Your answer should be the lines of the material that include the word "typedef".

▼▼▼

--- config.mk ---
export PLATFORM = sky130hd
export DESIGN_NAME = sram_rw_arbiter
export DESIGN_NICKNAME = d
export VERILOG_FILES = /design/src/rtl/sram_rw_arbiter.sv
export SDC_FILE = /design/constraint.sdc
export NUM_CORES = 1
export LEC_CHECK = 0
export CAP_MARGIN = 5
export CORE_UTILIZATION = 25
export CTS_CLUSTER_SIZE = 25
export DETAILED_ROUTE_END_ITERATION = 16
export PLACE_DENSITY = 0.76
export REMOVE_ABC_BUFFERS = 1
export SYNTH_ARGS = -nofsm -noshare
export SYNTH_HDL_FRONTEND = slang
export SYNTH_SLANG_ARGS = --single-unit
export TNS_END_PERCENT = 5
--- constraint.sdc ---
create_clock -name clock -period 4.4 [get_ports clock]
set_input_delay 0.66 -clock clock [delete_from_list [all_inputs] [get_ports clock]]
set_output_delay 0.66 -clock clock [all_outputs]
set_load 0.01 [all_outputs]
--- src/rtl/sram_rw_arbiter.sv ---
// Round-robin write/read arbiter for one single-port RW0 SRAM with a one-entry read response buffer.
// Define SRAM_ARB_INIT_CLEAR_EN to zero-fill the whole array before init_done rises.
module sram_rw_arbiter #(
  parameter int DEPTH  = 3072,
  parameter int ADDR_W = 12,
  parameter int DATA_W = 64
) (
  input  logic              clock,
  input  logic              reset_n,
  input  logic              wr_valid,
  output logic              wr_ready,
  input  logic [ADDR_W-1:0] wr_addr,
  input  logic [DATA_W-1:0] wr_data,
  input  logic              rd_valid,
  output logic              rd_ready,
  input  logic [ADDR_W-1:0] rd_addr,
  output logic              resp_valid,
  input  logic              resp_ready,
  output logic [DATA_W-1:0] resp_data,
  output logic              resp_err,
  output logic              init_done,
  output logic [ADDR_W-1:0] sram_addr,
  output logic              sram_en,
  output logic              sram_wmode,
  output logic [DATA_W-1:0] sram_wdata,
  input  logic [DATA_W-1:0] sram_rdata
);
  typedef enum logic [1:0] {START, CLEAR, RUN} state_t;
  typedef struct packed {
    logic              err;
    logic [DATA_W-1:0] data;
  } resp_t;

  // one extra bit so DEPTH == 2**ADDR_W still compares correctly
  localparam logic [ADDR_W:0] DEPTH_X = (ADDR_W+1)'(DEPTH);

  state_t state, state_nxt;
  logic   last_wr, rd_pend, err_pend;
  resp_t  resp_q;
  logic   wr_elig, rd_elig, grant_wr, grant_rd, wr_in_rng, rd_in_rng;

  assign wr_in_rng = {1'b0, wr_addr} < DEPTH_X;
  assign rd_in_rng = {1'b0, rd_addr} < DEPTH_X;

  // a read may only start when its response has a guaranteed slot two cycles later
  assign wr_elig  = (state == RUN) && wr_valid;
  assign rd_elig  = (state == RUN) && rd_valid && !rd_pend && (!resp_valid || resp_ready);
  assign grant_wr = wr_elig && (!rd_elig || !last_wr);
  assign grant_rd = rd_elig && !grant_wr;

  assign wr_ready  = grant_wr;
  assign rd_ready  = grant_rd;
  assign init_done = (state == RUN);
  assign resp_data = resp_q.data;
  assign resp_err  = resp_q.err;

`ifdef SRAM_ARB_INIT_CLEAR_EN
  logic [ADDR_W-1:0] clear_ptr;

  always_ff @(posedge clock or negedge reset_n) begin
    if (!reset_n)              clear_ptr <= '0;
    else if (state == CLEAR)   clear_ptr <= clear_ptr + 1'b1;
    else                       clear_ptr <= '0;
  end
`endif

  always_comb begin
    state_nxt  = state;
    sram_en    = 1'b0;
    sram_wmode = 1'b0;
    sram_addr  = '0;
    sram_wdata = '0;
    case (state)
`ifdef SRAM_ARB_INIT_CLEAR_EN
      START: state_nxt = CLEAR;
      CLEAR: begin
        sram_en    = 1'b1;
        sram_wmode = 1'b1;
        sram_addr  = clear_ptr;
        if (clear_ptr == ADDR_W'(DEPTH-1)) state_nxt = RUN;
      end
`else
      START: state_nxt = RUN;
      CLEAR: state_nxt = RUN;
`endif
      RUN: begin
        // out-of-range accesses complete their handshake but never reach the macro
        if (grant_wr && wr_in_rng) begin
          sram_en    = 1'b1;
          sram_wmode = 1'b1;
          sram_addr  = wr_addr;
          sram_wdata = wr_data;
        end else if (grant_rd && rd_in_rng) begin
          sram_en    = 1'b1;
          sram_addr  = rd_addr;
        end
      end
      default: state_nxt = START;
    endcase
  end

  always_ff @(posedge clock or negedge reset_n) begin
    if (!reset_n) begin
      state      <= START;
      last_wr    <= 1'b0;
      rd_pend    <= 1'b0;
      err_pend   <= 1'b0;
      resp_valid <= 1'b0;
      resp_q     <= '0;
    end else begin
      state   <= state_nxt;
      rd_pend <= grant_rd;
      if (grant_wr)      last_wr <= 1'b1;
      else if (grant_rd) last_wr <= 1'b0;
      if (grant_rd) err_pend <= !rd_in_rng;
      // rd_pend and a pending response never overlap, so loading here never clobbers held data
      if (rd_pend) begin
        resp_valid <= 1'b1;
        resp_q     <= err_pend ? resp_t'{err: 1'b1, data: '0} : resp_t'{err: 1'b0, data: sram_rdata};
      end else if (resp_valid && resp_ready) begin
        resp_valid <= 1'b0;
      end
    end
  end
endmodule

▲▲▲

RESPONSE TO THIS TASK:
  typedef enum logic [1:0] {START, CLEAR, RUN} state_t;
  typedef struct packed {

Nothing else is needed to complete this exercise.